WORK INSTRUCTIONS => Could you retype, exactly as written, every line from the top of the records through the line that contains "final,3.52,17.2,14.3"?

Stored items =>
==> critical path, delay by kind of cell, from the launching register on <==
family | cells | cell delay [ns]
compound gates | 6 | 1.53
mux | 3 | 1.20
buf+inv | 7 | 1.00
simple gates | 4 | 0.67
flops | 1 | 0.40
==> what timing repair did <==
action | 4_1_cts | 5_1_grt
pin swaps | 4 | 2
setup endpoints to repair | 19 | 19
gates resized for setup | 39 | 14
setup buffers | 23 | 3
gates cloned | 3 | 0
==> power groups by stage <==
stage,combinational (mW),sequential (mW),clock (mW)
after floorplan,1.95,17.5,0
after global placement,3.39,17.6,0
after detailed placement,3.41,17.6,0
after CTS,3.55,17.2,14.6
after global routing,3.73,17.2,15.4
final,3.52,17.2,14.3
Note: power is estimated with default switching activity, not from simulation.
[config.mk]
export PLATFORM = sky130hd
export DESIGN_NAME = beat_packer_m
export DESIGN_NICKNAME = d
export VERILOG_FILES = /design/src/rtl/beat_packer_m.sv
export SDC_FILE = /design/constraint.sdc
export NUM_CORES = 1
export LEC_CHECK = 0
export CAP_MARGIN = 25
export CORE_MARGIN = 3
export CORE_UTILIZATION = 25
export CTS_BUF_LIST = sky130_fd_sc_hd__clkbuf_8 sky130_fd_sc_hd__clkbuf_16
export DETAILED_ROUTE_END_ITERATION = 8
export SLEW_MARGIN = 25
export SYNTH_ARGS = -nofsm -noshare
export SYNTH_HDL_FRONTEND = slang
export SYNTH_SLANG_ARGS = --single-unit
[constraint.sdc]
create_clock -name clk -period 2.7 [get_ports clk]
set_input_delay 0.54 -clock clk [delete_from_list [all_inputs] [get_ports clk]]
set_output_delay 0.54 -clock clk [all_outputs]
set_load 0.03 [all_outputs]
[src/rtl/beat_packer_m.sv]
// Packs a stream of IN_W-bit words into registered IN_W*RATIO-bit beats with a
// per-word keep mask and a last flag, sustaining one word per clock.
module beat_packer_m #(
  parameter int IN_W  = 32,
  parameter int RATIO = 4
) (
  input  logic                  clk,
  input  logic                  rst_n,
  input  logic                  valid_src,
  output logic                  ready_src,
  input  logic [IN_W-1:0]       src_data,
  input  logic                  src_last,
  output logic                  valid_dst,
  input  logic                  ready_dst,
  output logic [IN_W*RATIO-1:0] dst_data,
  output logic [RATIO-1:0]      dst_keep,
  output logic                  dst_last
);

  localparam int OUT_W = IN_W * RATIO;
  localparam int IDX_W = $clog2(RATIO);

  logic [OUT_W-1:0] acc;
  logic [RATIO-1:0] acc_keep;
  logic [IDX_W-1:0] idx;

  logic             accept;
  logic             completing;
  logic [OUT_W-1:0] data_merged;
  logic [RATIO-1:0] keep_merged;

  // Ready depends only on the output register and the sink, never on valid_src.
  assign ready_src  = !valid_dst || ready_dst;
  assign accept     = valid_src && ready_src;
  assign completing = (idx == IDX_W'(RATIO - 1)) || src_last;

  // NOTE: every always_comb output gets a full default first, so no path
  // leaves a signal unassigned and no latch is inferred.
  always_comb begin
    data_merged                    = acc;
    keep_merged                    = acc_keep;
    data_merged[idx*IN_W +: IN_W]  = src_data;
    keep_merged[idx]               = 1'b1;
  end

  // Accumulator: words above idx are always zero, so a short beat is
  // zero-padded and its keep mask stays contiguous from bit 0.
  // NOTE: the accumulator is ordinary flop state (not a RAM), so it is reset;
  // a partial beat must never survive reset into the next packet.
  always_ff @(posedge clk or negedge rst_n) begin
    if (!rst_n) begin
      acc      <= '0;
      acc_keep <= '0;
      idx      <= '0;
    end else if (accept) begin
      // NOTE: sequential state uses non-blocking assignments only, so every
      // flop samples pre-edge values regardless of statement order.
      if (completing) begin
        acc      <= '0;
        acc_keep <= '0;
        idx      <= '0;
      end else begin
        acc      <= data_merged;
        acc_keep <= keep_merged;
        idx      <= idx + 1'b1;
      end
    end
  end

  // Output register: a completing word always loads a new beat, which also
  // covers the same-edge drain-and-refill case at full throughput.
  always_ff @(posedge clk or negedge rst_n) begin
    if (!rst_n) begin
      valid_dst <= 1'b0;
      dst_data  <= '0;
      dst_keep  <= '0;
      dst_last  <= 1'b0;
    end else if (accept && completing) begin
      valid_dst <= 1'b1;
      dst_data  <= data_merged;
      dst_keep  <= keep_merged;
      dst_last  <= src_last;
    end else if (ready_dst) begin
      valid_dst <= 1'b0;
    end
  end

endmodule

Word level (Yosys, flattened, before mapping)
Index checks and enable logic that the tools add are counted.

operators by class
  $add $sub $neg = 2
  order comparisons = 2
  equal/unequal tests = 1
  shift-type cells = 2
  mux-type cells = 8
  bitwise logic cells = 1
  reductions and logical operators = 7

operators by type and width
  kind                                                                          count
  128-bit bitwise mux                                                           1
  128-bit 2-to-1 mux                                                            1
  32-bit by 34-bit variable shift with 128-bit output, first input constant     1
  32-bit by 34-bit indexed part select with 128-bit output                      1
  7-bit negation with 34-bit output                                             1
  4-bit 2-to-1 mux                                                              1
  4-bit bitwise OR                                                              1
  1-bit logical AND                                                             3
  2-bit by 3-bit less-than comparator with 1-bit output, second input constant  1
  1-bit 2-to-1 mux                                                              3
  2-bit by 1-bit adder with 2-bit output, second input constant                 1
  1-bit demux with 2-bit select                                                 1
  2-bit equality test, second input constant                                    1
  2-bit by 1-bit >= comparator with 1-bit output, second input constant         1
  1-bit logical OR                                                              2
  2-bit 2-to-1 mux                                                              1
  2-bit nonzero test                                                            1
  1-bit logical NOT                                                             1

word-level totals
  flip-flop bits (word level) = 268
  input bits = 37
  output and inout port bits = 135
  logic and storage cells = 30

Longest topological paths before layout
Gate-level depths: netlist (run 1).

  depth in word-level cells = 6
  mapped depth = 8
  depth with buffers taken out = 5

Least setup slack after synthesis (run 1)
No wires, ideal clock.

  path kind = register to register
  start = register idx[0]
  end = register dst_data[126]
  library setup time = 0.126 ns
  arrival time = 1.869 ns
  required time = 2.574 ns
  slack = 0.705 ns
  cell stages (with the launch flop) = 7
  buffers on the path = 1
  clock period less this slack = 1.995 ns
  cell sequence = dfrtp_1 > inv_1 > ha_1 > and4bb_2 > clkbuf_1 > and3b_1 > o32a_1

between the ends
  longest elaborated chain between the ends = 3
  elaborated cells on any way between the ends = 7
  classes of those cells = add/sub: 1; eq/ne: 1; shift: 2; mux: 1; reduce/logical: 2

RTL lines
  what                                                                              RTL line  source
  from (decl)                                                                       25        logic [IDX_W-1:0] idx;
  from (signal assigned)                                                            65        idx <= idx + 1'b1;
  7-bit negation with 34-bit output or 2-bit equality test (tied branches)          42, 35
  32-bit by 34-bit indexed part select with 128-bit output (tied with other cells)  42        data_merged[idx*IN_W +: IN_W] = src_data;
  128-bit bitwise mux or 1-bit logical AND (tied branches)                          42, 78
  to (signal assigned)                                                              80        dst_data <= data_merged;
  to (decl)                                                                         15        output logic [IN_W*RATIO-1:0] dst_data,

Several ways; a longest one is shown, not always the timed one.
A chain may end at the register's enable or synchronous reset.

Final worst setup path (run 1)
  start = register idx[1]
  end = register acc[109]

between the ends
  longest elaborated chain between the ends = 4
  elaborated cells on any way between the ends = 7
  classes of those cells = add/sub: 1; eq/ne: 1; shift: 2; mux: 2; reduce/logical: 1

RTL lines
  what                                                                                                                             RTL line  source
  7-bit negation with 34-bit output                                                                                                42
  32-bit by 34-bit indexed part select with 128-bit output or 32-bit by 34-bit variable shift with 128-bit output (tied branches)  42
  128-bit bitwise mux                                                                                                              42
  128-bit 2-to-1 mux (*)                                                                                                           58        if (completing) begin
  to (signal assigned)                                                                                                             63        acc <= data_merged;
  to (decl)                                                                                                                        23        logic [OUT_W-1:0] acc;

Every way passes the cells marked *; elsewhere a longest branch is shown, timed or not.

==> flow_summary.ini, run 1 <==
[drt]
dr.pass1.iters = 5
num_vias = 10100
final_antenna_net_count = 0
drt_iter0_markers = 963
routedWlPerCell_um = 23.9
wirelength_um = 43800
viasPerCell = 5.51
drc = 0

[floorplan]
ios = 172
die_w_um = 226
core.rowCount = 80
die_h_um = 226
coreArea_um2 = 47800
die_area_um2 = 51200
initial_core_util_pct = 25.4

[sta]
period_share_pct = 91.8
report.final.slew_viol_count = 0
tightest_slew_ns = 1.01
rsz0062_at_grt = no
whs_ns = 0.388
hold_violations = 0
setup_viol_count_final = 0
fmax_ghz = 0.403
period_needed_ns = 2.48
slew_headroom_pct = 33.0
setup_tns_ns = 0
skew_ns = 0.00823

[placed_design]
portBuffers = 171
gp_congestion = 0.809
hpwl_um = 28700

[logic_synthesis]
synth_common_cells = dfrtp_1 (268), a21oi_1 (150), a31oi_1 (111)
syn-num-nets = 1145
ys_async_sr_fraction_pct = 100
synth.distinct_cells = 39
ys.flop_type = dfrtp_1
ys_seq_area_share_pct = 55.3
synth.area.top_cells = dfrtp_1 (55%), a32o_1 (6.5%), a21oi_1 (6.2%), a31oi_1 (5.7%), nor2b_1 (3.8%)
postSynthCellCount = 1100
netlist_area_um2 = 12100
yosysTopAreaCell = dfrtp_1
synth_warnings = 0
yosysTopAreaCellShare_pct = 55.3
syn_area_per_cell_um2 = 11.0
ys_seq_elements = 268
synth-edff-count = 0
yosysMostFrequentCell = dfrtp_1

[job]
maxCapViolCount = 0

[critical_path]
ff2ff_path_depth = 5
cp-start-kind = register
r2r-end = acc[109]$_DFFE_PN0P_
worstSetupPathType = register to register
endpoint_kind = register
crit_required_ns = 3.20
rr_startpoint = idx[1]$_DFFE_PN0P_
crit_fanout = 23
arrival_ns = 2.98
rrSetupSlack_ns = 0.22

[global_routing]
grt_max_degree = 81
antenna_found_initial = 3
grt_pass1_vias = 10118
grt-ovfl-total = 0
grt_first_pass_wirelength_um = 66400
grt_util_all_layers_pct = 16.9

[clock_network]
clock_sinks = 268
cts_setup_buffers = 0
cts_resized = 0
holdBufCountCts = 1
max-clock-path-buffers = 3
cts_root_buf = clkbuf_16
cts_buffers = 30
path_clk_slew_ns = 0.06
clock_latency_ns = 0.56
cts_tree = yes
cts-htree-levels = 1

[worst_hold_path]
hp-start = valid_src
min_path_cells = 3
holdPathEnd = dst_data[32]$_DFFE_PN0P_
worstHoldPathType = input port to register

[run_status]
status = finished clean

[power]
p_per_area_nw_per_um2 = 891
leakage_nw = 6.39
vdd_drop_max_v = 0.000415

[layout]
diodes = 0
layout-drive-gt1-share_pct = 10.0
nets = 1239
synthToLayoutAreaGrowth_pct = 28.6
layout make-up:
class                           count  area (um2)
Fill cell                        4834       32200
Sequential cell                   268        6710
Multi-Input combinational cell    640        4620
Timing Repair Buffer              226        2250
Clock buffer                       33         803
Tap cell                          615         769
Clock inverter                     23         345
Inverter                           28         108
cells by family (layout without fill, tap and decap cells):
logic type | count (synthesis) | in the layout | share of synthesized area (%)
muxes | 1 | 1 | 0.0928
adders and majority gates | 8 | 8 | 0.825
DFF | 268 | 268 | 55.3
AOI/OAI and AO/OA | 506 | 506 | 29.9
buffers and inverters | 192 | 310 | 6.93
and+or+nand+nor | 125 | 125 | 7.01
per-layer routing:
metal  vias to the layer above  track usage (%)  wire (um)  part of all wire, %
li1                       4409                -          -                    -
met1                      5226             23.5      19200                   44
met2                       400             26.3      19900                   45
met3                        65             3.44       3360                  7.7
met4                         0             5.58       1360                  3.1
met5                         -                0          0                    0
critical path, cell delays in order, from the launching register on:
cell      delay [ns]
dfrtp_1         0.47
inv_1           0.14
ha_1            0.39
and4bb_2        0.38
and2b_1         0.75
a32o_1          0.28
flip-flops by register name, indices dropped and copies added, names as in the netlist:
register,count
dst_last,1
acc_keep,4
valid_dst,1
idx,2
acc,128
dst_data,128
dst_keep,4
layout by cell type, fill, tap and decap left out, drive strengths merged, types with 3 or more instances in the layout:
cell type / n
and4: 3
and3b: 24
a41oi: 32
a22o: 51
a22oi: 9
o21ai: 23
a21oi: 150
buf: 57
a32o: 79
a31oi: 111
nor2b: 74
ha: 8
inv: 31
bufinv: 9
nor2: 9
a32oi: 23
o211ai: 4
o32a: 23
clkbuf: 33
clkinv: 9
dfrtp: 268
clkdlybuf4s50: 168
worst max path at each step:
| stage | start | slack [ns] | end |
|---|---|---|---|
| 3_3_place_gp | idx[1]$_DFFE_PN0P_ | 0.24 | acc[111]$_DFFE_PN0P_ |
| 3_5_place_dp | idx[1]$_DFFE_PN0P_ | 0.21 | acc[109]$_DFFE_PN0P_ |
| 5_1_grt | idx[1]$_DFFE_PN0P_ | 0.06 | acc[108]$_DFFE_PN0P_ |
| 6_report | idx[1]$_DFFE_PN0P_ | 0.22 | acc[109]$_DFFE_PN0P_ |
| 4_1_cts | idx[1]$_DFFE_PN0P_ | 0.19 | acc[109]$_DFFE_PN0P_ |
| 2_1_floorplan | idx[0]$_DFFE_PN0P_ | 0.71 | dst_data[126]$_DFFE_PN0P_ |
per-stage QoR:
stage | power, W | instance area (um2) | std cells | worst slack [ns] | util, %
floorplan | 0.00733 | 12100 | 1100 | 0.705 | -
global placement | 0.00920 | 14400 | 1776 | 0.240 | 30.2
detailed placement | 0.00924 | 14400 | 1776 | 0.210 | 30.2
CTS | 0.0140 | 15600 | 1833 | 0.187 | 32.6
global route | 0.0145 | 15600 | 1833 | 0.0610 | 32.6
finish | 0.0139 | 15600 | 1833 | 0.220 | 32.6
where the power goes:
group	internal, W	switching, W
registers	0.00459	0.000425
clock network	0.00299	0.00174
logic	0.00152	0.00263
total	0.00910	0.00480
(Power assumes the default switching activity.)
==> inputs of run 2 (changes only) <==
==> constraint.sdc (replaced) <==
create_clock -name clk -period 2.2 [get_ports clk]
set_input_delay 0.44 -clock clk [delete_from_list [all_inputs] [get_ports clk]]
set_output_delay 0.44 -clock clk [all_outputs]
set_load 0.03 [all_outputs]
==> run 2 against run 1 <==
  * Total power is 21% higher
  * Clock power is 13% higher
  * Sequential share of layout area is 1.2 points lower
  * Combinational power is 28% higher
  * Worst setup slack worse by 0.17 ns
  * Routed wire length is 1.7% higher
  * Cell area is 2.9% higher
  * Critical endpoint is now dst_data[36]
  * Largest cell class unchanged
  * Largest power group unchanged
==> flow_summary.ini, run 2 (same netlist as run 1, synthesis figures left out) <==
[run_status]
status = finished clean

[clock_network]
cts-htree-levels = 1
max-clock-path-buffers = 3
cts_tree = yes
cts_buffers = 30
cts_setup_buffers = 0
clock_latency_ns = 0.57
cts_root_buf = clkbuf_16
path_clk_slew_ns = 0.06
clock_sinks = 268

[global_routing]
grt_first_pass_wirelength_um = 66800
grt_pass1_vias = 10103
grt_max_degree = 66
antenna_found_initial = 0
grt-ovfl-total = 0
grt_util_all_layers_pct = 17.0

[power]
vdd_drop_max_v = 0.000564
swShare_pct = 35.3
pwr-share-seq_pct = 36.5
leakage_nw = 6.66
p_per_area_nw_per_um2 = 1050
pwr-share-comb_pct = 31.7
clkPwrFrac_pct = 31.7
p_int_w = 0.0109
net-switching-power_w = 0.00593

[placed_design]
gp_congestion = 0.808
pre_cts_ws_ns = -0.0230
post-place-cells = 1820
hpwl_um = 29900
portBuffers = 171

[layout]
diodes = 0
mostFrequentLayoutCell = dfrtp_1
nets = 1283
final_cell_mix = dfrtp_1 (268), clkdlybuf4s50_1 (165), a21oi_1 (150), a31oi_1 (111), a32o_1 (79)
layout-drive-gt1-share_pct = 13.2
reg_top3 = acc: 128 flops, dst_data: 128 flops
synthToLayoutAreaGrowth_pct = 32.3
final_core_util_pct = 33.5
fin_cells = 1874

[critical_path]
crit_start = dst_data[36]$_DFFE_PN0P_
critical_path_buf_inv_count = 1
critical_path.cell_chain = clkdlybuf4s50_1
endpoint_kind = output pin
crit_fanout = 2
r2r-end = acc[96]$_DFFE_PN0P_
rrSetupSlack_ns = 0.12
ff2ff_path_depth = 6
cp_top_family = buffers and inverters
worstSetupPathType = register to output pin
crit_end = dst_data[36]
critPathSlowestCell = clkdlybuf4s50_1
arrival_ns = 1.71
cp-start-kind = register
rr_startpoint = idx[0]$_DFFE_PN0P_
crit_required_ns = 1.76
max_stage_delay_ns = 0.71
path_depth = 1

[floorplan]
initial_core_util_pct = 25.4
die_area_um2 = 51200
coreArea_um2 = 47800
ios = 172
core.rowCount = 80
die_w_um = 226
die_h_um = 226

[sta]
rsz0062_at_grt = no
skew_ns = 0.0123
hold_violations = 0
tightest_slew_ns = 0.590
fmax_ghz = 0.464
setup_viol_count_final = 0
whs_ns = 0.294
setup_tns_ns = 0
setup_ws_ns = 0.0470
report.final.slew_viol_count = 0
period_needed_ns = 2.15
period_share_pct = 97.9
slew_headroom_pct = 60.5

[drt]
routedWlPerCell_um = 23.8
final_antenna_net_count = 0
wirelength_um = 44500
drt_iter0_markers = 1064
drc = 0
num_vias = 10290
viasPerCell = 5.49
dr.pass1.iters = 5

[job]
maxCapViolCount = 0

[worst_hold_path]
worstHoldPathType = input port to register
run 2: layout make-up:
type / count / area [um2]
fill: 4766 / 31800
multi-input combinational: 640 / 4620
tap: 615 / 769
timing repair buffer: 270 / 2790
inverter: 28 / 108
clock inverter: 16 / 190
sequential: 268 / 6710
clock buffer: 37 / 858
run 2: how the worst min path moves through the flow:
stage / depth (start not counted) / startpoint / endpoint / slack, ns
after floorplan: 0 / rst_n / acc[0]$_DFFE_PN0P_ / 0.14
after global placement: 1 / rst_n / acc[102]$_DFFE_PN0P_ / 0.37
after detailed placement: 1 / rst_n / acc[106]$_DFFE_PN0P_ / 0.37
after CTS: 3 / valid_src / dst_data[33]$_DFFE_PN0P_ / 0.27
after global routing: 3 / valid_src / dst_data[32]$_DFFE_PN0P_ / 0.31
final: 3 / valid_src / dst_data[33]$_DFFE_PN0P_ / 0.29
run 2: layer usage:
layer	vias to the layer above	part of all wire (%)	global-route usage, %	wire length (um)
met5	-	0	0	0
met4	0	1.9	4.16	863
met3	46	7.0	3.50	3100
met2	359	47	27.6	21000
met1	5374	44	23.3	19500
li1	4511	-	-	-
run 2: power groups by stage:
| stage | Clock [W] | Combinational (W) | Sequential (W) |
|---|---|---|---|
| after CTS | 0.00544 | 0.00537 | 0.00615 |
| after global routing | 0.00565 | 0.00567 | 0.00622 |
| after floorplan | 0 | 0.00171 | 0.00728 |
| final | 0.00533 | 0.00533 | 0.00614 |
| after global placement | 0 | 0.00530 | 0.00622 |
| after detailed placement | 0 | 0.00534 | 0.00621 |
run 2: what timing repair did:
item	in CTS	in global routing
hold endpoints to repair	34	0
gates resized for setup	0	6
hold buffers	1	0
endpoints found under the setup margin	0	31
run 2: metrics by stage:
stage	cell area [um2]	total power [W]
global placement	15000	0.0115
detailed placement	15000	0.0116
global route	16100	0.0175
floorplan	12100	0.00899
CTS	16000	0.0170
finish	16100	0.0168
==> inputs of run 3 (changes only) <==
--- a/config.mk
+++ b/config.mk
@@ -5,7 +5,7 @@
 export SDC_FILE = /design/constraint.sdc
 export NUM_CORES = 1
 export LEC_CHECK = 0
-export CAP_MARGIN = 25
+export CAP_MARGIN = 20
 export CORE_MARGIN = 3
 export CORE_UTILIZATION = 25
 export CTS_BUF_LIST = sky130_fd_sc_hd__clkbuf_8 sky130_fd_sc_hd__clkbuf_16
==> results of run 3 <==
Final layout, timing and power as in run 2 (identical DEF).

RESPONSE BELOW =>
==> critical path, delay by kind of cell, from the launching register on <==
family | cells | cell delay [ns]
compound gates | 6 | 1.53
mux | 3 | 1.20
buf+inv | 7 | 1.00
simple gates | 4 | 0.67
flops | 1 | 0.40
==> what timing repair did <==
action | 4_1_cts | 5_1_grt
pin swaps | 4 | 2
setup endpoints to repair | 19 | 19
gates resized for setup | 39 | 14
setup buffers | 23 | 3
gates cloned | 3 | 0
==> power groups by stage <==
stage,combinational (mW),sequential (mW),clock (mW)
after floorplan,1.95,17.5,0
after global placement,3.39,17.6,0
after detailed placement,3.41,17.6,0
after CTS,3.55,17.2,14.6
after global routing,3.73,17.2,15.4
final,3.52,17.2,14.3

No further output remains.